Home / Rumah Tangga / Mencari Istriku di Masa Lalu / Bab 5 – Cinta yang Tak Terucap

Share

Bab 5 – Cinta yang Tak Terucap

Author: Sofia Saarah
last update Last Updated: 2025-06-06 22:45:40

Sudah enam bulan berlalu sejak malam itu. Enam bulan di mana tubuh mereka masih saling bersentuhan. Bibir mereka masih bertemu.

Malam demi malam diisi dengan desahan yang terdengar menggoda… tapi kosong. Hampa.

Dan itu, mulai menggerogoti Shaz perlahan-lahan.

Alysaa tetap melayaninya dengan lembut.

Ia menyajikan teh hangat di pagi hari, menyiapkan makan malam, mencuci pakaiannya, bahkan masih membalas setiap ciuman dan pelukan di ranjang.

Tapi semuanya terasa… seperti formalitas. Seperti tugas. Bukan cinta.

Pagi itu, sinar matahari baru menyelinap dari celah tirai. Kamar mereka dipenuhi aroma tubuh yang belum sempat dibasuh, dan napas yang masih mengembus pelan setelah satu sesi cinta yang mengguncang.

Biasanya di hari libur seperti ini mereka melakukannya sepanjang hari, sesuai keinginan Shaz. Alysaa berbaring di sisi ranjang, rambutnya berantakan, tubuhnya hanya tertutup selimut tipis.

Shaz memandangi wajah istrinya. Cantik. Sempurna. Tapi dingin. Ia mengusap pipinya dengan punggung tangan, lalu berkata, “Sayang…”

“Hm?” gumam Alysaa, masih menatap langit-langit.

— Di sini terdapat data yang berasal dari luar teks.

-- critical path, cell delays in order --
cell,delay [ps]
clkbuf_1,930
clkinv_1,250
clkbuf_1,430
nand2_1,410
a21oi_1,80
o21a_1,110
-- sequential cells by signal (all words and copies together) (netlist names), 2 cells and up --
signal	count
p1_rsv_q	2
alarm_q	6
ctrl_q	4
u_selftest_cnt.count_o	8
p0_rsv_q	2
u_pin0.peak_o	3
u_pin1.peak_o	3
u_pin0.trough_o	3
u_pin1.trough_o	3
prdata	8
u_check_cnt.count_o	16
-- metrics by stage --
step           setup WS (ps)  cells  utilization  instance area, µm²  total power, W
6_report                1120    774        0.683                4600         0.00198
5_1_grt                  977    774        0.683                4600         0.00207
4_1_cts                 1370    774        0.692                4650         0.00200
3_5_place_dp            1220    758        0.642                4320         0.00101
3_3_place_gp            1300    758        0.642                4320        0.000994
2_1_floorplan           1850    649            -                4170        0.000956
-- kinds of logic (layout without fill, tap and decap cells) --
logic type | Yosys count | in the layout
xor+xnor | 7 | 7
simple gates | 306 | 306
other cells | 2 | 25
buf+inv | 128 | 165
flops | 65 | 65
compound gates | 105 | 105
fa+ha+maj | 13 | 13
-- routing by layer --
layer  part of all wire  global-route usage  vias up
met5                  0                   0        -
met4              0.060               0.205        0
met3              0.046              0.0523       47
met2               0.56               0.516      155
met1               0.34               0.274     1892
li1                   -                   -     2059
===== config.mk =====
export PLATFORM = sky130hd
export DESIGN_NAME = evc_top
export DESIGN_NICKNAME = d
export VERILOG_FILES = /design/src/rtl/evc_pkg.sv /design/src/rtl/evc_top.sv /design/src/rtl/evc_step_acc.sv
export VERILOG_INCLUDE_DIRS = /design/src /design/src/rtl
export SDC_FILE = /design/constraint.sdc
export NUM_CORES = 1
export LEC_CHECK = 0
export CAP_MARGIN = 0
export CORE_MARGIN = 2
export CORE_UTILIZATION = 29
export DETAILED_ROUTE_END_ITERATION = 8
export DONT_BUFFER_PORTS = 1
export PLACE_DENSITY = 0.43
export SYNTH_ARGS = -nofsm -noshare
export SYNTH_HDL_FRONTEND = slang
export SYNTH_SLANG_ARGS = --single-unit

===== constraint.sdc =====
create_clock -name aclk -period 11.2 [get_ports aclk]
set_input_delay 3.36 -clock aclk [delete_from_list [all_inputs] [get_ports aclk]]
set_output_delay 3.36 -clock aclk [all_outputs]
set_load 0.01 [all_outputs]

===== src/rtl/evc_defs.svh =====
/*
  Offsets, field positions, reset values for the encoder velocity counter.
  Assumes byte addressing on a 32-bit AXI4-Lite register bus.
*/
`ifndef EVC_DEFS_SVH
`define EVC_DEFS_SVH
`define EVC_OFF_VELOCITY 8'h00
`define EVC_OFF_STATUS 8'h04
`define EVC_OFF_MASK 8'h08
`define EVC_OFF_CONTROL 8'h0C
`define EVC_BIT_WRAP 0
`define EVC_VEL_RESET 32'h0000_0000
`define EVC_POS_MAX 32'h7FFF_FFFF
`define EVC_NEG_MIN 32'h8000_0000
`endif


===== src/rtl/evc_pkg.sv =====
/*
  Types shared by the encoder velocity counter files.
  Assumes nothing beyond the defs header.
*/
package evc_pkg;
  typedef enum logic [1:0] {EVC_RD_IDLE, EVC_RD_RESP} evc_rd_state_t;
  typedef logic [31:0] evc_word_t;
endpackage : evc_pkg


===== src/rtl/evc_top.sv =====
/*
  Encoder velocity counter with AXI4-Lite register slave and interrupt.
  Assumes position step and direction come from counting logic on aclk.
*/
// The AXI4-Lite register port and the address map are this design's own decisions.
`timescale 1ns/1ns
`include "evc_defs.svh"
module evc_top
  import evc_pkg::*;
(
  // Clock, synchronous reset and clock enable
  input wire logic aclk,
  input wire logic aresetn,
  input wire logic ce,
  // Step strobe and direction from the position counting logic
  input wire logic pos_step,
  input wire logic pos_dir_fwd,
  // Inputs the count must ignore; the mode is only shown for reading
  input wire logic index_pulse,
  input wire logic [2:0] position_init_mode_select,
  // Write address, data and response channels
  input wire logic [7:0] s_axi_awaddr,
  input wire logic s_axi_awvalid,
  output logic s_axi_awready,
  input wire logic [31:0] s_axi_wdata,
  input wire logic [3:0] s_axi_wstrb,
  input wire logic s_axi_wvalid,
  output logic s_axi_wready,
  output logic [1:0] s_axi_bresp,
  output logic s_axi_bvalid,
  input wire logic s_axi_bready,
  // Read address and data channels
  input wire logic [7:0] s_axi_araddr,
  input wire logic s_axi_arvalid,
  output logic s_axi_arready,
  output logic [31:0] s_axi_rdata,
  output logic [1:0] s_axi_rresp,
  output logic s_axi_rvalid,
  input wire logic s_axi_rready,
  // Level interrupt
  output logic irq
);
  // Write channel holding registers
  logic aw_held_q;
  logic [7:0] aw_addr_q;
  logic w_held_q;
  logic [31:0] w_data_q;
  logic [3:0] w_strb_q;
  logic bvalid_q;
  logic [1:0] bresp_q;
  // Read channel state and data
  evc_rd_state_t rd_state_q;
  logic [31:0] rdata_q;
  logic [1:0] rresp_q;
  // Sticky wrap status and its interrupt enable
  logic status_q;
  logic mask_q;
  // Count and wrap pulse from the accumulator
  logic [31:0] vel_count;
  logic vel_wrap;

  // Write channel acceptance; ce gates the readies so that nothing
  // is accepted while the state is frozen
  wire aw_take = ce && s_axi_awvalid && !aw_held_q && !bvalid_q;
  wire w_take = ce && s_axi_wvalid && !w_held_q && !bvalid_q;
  wire wr_go = aw_held_q && w_held_q && !bvalid_q;
  wire b_done = bvalid_q && s_axi_bready;
  wire wr_vel = wr_go && aw_addr_q == `EVC_OFF_VELOCITY;
  wire wr_stat = wr_go && aw_addr_q == `EVC_OFF_STATUS;
  wire wr_mask = wr_go && aw_addr_q == `EVC_OFF_MASK;
  // Unmapped offsets answer SLVERR
  wire wr_ok = wr_vel || wr_stat || wr_mask ||
               (wr_go && aw_addr_q == `EVC_OFF_CONTROL);
  wire [31:0] strb_mask = {{8{w_strb_q[3]}}, {8{w_strb_q[2]}},
                           {8{w_strb_q[1]}}, {8{w_strb_q[0]}}};
  wire [31:0] vel_wval = (w_data_q & strb_mask) | (vel_count & ~strb_mask);

  // Read decode; address bits 1:0 are ignored as on the write side
  wire [7:0] ar_word = {s_axi_araddr[7:2], 2'b00};
  wire ar_take = ce && s_axi_arvalid && rd_state_q == EVC_RD_IDLE;
  wire rd_vel = ar_take && ar_word == `EVC_OFF_VELOCITY;
  wire rd_stat = ar_take && ar_word == `EVC_OFF_STATUS;
  wire rd_mask = ar_take && ar_word == `EVC_OFF_MASK;
  wire rd_ctl = ar_take && ar_word == `EVC_OFF_CONTROL;
  // Unmapped offsets read as zero
  wire [31:0] rd_mux = rd_vel ? vel_count :
                       rd_stat ? {31'h0000_0000, status_q} :
                       rd_mask ? {31'h0000_0000, mask_q} :
                       rd_ctl ? {29'h0000_0000, position_init_mode_select} :
                       32'h0000_0000;
  wire rd_ok = rd_vel || rd_stat || rd_mask || rd_ctl;

  // Clear on read; a same-cycle step survives. Index and mode are not wired in.
  // A write load wins over a step in the same cycle
  evc_step_acc #(
    .WIDTH(32)
  ) u_acc (
    .aclk(aclk),
    .aresetn(aresetn),
    .ce(ce),
    .step(pos_step),
    .dir_fwd(pos_dir_fwd),
    .clear(rd_vel),
    .load(wr_vel),
    .load_value(vel_wval),
    .count(vel_count),
    .wrap(vel_wrap)
  );

  // Write path registers
  always_ff @(posedge aclk)
  begin
    if (!aresetn)
    begin
      aw_held_q <= 1'b0;
      aw_addr_q <= 8'h00;
      w_held_q <= 1'b0;
      w_data_q <= 32'h0000_0000;
      w_strb_q <= 4'h0;
      bvalid_q <= 1'b0;
      bresp_q <= 2'b00;
    end
    else if (ce)
    begin
      if (aw_take)
      begin
        aw_held_q <= 1'b1;
        aw_addr_q <= {s_axi_awaddr[7:2], 2'b00};
      end
      if (w_take)
      begin
        w_held_q <= 1'b1;
        w_data_q <= s_axi_wdata;
        w_strb_q <= s_axi_wstrb;
      end
      if (wr_go)
      begin
        aw_held_q <= 1'b0;
        w_held_q <= 1'b0;
        bvalid_q <= 1'b1;
        bresp_q <= wr_ok ? 2'b00 : 2'b10;
      end
      else if (b_done)
      begin
        bvalid_q <= 1'b0;
      end
    end
  end

  // Read path state machine
  always_ff @(posedge aclk)
  begin
    if (!aresetn)
    begin
      rd_state_q <= EVC_RD_IDLE;
      rdata_q <= 32'h0000_0000;
      rresp_q <= 2'b00;
    end
    else if (ce)
    begin
      case (rd_state_q)
        EVC_RD_IDLE:
        begin
          if (ar_take)
          begin
            rd_state_q <= EVC_RD_RESP;
            rdata_q <= rd_mux;
            rresp_q <= rd_ok ? 2'b00 : 2'b10;
          end
        end
        EVC_RD_RESP:
        begin
          if (s_axi_rready)
          begin
            rd_state_q <= EVC_RD_IDLE;
          end
        end
        default:
        begin
          rd_state_q <= EVC_RD_IDLE;
        end
      endcase
    end
  end

  // Write one to clear the wrap flag; status and mask use byte lane 0 only
  wire wrap_clear = wr_stat && w_strb_q[0] && w_data_q[`EVC_BIT_WRAP];
  wire mask_load = wr_mask && w_strb_q[0];

  // Sticky wrap status, set wins over a same-cycle clear; mask is the enable
  always_ff @(posedge aclk)
  begin
    if (!aresetn)
    begin
      status_q <= 1'b0;
      mask_q <= 1'b0;
    end
    else if (ce)
    begin
      status_q <= vel_wrap || (status_q && !wrap_clear);
      if (mask_load)
      begin
        mask_q <= w_data_q[`EVC_BIT_WRAP];
      end
    end
  end

  // Interrupt while an enabled status bit is set
  assign irq = status_q && mask_q;

  // Readies are combinational, responses come from registers
  assign s_axi_awready = aw_take;
  assign s_axi_wready = w_take;
  assign s_axi_bvalid = bvalid_q;
  assign s_axi_bresp = bresp_q;
  assign s_axi_arready = ar_take;
  assign s_axi_rvalid = rd_state_q == EVC_RD_RESP;
  assign s_axi_rdata = rdata_q;
  assign s_axi_rresp = rresp_q;
endmodule : evc_top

“Aku ingin nanya sesuatu.”

Alysaa menoleh. Tatapannya tidak tajam, tapi tidak juga hangat.

Shaz menarik napas. “Apakah kamu... mencintai pria lain?”

Pertanyaan itu menghantam seperti palu. Sunyi menyelimuti kamar, bahkan suara AC terasa lebih bising dari biasanya.

Wajah Alysaa berubah seketika. Ia menegakkan tubuhnya, selimut masih menutupi dada hingga pahanya.

Matanya menatap Shaz tajam, seperti baru saja ditusuk oleh kata-kata yang tak ia sangka keluar dari mulut suaminya sendiri.

“Apa maksudmu?” suaranya rendah, nyaris tak terdengar.

Shaz merasa keringat dingin mulai membasahi pelipisnya. Tapi ia tetap menatap Alysaa.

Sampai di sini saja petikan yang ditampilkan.